**WORK TO BE COMPLETED**
Lift out, unaltered, the lines of the material below between the line holding "-- flip-flops by" and the line holding "0 | 0.00263 |", counting both.

**DATA SHOWN**
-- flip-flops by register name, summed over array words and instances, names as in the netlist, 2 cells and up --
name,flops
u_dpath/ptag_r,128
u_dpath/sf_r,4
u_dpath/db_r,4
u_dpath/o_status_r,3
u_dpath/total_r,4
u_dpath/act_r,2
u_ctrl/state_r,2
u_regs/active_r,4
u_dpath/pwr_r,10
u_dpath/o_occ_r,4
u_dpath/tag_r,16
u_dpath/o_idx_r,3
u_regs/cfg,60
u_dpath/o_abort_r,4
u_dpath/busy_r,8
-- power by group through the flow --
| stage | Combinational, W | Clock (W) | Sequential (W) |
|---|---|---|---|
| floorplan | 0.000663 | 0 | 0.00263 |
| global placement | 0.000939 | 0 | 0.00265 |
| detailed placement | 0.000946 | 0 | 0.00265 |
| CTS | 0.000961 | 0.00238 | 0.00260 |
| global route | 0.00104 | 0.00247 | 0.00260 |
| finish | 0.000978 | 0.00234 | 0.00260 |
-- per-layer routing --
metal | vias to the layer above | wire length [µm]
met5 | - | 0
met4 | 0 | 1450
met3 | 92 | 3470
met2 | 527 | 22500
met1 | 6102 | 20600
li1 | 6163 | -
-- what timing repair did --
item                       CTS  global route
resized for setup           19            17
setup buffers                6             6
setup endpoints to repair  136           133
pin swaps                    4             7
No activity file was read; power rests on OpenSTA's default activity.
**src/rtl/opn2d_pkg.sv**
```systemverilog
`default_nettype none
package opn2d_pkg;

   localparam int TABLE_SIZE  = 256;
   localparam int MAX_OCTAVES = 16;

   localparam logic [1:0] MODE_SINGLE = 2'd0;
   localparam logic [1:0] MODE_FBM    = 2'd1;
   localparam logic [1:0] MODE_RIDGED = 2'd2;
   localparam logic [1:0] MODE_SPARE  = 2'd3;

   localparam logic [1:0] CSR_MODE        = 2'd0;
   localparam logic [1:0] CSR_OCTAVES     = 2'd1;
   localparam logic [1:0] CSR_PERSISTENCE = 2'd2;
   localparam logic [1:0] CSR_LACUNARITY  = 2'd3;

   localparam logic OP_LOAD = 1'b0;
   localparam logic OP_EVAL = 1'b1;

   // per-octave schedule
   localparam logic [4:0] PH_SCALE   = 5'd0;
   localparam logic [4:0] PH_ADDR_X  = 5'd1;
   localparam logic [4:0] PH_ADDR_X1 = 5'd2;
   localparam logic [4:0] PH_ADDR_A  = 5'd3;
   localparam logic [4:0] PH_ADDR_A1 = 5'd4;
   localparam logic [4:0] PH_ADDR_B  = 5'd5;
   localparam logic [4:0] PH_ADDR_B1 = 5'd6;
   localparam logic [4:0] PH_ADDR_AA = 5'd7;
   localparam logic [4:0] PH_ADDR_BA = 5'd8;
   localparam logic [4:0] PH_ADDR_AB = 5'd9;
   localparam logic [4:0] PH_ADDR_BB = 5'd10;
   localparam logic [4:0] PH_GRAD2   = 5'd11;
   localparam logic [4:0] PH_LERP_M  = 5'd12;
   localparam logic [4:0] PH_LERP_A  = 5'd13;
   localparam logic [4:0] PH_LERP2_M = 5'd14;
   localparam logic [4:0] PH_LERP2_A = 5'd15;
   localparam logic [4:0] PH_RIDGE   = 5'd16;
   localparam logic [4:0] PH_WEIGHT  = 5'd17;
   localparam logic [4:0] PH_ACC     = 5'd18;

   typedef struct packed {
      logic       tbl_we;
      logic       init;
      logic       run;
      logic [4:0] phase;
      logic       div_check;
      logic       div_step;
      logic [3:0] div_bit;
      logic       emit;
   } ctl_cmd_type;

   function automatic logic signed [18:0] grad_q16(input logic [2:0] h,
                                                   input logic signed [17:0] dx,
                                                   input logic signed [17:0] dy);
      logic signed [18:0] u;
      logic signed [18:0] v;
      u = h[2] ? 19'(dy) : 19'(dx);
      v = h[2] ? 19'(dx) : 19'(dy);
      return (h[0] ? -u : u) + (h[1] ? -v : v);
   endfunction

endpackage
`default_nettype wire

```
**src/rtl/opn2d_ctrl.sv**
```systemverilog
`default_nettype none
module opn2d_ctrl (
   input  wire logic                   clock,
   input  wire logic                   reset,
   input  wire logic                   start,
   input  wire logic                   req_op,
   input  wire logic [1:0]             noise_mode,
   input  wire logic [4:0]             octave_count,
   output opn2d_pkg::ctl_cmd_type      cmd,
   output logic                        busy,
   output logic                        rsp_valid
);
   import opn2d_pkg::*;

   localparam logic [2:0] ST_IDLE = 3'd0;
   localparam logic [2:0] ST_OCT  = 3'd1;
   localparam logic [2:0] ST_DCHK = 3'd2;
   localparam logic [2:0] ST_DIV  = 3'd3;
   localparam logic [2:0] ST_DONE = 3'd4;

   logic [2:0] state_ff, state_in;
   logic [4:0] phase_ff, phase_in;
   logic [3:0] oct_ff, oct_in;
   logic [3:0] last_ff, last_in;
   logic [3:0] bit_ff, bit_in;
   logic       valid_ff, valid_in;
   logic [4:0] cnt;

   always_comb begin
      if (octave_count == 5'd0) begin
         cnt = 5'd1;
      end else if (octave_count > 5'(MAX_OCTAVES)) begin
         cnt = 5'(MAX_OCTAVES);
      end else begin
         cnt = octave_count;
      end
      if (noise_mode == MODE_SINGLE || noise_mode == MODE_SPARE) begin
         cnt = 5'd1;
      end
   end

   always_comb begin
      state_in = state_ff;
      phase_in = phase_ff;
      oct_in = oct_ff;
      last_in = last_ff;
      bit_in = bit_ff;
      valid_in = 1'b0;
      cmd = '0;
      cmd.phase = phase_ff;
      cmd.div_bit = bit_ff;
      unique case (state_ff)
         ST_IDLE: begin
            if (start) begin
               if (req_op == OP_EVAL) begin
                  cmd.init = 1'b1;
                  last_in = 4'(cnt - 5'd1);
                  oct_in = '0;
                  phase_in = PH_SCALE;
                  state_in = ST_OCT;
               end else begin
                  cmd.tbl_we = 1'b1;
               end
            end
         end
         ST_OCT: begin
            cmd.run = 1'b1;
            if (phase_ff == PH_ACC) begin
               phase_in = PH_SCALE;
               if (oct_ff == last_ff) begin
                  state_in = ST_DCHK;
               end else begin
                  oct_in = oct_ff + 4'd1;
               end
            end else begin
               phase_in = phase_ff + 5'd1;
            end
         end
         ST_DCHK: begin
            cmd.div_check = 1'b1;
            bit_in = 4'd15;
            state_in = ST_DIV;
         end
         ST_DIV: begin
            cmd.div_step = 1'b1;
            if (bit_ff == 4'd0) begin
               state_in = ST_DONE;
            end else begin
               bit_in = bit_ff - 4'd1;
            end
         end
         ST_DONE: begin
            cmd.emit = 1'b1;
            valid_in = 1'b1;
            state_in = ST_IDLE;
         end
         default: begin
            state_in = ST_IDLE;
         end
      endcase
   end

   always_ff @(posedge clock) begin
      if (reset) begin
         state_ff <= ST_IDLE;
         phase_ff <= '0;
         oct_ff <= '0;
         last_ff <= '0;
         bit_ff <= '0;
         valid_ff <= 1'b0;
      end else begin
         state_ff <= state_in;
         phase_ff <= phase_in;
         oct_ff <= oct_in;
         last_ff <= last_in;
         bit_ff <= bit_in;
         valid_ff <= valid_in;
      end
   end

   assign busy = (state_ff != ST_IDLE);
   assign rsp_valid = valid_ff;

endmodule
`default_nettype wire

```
* * *
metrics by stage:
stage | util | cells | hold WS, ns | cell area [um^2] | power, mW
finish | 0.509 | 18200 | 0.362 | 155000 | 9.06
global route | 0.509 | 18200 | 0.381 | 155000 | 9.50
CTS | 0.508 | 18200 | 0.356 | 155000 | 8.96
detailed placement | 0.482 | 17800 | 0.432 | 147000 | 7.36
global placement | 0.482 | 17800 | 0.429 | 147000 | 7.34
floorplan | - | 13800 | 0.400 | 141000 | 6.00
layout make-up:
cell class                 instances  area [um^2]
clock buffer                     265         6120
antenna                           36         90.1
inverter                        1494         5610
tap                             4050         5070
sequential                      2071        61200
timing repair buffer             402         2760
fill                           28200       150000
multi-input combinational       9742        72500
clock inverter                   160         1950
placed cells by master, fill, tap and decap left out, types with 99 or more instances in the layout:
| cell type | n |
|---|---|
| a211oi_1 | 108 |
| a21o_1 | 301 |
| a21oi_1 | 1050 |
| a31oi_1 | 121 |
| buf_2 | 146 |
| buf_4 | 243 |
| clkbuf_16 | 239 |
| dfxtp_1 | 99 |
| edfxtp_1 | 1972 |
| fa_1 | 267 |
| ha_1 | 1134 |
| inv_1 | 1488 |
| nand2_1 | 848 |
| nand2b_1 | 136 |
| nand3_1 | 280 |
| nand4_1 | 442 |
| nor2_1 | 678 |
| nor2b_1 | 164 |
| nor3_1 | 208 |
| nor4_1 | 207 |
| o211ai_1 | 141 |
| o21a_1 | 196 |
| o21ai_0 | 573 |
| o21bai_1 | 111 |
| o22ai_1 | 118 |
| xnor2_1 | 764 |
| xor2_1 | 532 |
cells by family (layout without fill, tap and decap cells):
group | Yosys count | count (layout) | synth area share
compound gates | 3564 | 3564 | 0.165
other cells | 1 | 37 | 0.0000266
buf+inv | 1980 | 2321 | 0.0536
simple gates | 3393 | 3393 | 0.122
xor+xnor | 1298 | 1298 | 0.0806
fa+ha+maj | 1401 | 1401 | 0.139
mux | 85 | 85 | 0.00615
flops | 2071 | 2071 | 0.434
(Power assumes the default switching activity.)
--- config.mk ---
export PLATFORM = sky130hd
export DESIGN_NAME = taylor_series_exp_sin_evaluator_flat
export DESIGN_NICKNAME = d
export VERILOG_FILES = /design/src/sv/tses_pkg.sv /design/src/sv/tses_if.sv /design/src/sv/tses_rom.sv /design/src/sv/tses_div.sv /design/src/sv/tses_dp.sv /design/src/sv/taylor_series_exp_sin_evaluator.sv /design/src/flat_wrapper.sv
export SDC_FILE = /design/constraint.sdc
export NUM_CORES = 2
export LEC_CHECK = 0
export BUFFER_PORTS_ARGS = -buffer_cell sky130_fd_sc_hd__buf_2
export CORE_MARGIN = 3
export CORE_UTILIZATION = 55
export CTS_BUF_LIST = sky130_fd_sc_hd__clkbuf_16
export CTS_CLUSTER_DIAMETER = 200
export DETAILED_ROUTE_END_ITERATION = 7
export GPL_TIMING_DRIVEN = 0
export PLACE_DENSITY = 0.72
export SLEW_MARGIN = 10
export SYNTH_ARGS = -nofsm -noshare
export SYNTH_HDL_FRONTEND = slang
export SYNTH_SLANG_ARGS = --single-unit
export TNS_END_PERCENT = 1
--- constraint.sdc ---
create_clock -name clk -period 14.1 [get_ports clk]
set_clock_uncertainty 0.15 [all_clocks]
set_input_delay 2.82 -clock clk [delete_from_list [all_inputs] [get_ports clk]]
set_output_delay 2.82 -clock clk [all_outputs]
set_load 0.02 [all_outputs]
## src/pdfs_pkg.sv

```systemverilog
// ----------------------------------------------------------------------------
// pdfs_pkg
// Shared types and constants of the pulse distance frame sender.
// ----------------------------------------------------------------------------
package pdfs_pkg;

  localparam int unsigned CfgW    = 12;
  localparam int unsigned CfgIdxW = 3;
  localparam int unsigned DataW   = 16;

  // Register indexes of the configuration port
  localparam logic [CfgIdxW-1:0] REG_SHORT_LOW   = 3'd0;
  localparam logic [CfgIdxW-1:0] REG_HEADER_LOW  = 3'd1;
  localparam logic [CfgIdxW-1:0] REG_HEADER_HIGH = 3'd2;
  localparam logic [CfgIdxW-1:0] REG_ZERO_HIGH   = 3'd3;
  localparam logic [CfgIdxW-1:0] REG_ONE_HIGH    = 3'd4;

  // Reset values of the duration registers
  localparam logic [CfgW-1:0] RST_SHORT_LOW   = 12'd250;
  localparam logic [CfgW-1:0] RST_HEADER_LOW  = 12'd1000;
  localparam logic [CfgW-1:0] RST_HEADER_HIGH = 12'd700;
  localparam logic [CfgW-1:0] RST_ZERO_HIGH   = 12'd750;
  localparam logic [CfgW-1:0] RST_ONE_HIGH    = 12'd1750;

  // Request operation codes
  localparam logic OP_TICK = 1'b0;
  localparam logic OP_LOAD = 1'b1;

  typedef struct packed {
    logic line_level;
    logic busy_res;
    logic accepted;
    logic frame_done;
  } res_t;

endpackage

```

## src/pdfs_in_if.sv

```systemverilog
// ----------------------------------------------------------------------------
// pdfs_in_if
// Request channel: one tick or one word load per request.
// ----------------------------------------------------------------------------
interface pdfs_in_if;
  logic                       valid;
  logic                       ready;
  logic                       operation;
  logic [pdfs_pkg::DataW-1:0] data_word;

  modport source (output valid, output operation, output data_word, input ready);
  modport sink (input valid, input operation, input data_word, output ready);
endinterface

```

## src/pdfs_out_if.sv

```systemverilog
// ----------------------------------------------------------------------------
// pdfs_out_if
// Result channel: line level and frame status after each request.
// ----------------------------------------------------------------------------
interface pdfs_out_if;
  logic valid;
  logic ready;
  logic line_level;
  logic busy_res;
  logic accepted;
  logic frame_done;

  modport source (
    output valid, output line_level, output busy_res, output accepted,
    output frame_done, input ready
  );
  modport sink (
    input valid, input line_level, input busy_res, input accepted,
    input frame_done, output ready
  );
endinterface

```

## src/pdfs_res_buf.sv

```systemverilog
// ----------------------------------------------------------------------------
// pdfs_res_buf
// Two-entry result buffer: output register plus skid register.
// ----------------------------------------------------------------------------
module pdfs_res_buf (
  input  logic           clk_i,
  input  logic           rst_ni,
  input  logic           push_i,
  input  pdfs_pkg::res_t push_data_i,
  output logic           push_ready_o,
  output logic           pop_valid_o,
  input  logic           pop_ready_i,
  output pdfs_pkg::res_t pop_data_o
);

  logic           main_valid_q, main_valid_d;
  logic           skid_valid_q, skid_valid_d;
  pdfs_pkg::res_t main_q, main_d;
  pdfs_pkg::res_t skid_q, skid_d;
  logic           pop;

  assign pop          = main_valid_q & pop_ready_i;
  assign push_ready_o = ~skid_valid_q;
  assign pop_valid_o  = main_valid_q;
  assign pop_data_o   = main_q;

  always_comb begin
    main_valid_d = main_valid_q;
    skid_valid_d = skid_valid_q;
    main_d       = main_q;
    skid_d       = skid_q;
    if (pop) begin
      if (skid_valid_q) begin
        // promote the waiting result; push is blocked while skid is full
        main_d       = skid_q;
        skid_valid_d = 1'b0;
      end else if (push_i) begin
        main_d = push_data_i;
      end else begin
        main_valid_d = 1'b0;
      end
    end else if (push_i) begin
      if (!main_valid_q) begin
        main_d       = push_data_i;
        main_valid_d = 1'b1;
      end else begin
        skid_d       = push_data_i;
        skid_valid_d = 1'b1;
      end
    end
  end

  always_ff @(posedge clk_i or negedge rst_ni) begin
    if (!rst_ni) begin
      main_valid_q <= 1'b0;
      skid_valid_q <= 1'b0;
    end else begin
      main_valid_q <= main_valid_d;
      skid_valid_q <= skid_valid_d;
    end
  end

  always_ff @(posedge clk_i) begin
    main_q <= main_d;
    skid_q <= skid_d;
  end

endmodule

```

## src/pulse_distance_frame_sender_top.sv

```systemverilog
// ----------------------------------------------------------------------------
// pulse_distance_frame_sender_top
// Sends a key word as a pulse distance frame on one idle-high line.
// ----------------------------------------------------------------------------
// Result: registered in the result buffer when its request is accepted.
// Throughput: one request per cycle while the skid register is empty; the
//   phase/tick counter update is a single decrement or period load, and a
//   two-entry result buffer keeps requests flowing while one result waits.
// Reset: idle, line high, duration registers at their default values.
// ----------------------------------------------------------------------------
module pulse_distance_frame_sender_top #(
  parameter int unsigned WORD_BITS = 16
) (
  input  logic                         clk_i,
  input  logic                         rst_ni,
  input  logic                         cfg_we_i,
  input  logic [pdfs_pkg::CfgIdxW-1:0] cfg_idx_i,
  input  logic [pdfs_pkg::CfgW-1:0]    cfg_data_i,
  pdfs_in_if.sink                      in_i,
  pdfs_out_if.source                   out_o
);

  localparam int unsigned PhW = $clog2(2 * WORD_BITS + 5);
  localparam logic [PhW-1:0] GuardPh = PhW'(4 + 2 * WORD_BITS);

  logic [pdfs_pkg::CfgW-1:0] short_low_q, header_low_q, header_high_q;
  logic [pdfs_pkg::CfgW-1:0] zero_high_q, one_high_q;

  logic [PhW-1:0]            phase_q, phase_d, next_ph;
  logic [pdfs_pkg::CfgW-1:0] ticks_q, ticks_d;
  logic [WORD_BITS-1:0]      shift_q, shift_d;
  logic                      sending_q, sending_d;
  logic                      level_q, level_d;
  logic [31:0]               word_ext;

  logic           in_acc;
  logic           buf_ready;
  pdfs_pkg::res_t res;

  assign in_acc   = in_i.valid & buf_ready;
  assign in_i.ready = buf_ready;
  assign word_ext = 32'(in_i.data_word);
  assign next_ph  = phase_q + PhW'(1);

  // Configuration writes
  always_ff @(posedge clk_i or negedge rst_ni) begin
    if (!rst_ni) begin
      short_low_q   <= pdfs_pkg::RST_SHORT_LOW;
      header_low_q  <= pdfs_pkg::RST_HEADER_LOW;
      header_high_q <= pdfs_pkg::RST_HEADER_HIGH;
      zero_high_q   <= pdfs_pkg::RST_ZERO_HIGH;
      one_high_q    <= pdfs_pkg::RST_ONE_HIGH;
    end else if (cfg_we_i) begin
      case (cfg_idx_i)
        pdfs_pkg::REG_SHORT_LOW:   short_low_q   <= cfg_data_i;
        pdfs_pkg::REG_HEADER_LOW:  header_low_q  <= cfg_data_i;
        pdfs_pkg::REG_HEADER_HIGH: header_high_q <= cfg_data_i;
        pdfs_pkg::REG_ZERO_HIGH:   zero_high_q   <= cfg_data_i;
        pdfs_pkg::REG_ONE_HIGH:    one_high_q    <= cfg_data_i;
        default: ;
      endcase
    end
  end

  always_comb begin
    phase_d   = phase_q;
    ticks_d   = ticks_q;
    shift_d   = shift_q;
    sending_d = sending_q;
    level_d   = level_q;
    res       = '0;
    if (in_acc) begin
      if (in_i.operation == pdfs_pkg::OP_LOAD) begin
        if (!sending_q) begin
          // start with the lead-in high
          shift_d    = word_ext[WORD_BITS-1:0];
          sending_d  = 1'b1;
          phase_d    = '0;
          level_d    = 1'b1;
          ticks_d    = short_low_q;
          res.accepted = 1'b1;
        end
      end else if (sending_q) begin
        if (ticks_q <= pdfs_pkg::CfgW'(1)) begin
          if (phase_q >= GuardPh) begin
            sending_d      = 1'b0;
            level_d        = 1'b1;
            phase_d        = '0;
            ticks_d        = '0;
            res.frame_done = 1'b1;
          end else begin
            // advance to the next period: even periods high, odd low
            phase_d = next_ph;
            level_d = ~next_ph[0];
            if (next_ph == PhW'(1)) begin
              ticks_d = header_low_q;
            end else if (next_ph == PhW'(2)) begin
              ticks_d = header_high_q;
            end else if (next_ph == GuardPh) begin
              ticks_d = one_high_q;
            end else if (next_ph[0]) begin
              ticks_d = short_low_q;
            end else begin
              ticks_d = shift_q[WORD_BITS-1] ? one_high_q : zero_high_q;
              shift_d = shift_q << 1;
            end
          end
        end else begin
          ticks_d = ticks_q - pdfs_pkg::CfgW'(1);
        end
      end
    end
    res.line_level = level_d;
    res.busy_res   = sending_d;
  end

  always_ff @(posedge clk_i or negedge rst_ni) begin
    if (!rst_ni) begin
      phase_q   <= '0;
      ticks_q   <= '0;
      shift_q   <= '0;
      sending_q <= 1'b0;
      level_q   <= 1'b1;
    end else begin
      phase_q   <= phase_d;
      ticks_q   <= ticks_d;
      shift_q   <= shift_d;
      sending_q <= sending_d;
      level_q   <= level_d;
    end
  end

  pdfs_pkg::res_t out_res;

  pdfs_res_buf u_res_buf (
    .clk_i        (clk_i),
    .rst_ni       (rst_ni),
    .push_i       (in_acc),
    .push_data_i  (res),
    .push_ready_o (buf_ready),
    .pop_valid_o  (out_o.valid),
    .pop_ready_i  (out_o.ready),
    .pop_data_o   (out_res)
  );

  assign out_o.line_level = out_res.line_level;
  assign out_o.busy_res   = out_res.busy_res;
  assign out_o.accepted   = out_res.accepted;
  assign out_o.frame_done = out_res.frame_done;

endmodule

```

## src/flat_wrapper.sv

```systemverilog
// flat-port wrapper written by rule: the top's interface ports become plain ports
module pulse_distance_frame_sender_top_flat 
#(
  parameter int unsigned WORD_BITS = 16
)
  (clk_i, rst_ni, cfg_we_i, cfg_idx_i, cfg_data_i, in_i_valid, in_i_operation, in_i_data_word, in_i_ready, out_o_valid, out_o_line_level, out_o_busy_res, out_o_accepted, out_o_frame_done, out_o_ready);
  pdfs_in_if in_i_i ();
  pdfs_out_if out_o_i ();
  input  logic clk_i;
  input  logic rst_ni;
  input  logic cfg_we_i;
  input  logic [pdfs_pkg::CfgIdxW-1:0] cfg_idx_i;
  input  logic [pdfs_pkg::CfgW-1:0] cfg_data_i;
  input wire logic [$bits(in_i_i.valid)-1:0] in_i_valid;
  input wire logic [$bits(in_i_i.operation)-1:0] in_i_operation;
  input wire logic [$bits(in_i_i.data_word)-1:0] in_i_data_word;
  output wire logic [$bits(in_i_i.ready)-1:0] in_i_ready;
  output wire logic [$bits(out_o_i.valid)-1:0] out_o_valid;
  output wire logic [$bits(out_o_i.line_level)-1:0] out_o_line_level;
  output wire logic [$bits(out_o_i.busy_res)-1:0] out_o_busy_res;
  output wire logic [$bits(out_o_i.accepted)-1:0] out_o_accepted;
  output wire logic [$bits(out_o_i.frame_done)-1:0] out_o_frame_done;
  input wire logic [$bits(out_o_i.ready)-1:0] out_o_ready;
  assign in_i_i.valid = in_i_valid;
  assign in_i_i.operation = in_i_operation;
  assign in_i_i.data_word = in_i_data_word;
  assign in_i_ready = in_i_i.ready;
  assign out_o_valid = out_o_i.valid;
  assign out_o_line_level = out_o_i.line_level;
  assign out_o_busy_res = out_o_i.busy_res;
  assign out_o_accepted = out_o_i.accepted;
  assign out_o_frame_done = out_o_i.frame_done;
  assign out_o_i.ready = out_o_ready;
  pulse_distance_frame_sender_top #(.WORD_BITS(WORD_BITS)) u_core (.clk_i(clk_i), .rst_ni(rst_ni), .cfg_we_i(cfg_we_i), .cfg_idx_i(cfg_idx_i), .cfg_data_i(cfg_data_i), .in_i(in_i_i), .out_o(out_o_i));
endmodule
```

**REPLY**
-- flip-flops by register name, summed over array words and instances, names as in the netlist, 2 cells and up --
name,flops
u_dpath/ptag_r,128
u_dpath/sf_r,4
u_dpath/db_r,4
u_dpath/o_status_r,3
u_dpath/total_r,4
u_dpath/act_r,2
u_ctrl/state_r,2
u_regs/active_r,4
u_dpath/pwr_r,10
u_dpath/o_occ_r,4
u_dpath/tag_r,16
u_dpath/o_idx_r,3
u_regs/cfg,60
u_dpath/o_abort_r,4
u_dpath/busy_r,8
-- power by group through the flow --
| stage | Combinational, W | Clock (W) | Sequential (W) |
|---|---|---|---|
| floorplan | 0.000663 | 0 | 0.00263 |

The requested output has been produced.